##### Dataset records
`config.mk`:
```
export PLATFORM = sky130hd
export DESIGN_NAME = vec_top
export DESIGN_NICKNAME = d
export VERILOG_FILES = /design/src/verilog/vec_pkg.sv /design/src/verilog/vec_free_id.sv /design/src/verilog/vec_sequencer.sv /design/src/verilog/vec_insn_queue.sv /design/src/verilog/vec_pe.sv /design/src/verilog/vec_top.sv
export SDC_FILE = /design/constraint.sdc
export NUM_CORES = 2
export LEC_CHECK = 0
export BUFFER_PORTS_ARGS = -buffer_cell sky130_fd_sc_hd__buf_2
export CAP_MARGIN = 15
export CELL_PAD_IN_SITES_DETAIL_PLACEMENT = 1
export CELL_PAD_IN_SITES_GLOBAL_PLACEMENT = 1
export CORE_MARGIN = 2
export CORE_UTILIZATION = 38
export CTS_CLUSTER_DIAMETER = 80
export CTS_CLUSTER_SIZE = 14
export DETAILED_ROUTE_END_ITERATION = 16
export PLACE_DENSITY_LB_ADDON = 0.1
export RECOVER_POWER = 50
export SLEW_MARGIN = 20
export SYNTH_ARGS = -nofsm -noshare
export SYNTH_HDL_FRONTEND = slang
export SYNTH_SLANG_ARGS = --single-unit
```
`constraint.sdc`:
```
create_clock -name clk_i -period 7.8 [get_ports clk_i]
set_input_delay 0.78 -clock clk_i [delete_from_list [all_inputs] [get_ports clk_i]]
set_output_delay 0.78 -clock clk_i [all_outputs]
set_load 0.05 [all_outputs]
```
##########
##### Dataset records
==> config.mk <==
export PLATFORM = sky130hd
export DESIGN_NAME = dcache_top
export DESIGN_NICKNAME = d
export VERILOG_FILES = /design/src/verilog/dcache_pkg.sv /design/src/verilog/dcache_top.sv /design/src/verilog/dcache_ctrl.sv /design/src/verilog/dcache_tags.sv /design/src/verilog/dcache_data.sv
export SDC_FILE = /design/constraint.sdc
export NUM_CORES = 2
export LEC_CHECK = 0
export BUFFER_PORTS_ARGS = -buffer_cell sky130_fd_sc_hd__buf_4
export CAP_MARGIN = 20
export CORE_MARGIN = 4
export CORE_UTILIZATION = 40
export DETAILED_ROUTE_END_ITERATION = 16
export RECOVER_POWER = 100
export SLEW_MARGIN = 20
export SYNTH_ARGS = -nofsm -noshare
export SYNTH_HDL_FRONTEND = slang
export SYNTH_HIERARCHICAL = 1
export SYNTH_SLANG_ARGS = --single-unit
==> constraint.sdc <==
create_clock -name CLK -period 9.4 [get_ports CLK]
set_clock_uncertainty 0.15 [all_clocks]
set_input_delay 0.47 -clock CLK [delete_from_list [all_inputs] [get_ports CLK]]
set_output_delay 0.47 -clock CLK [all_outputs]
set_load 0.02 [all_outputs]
##########
(Exercise details):
Where a line in the records above contains the string "period", return that line.

(Response to the exercise):
create_clock -name clk_i -period 7.8 [get_ports clk_i]
create_clock -name CLK -period 9.4 [get_ports CLK]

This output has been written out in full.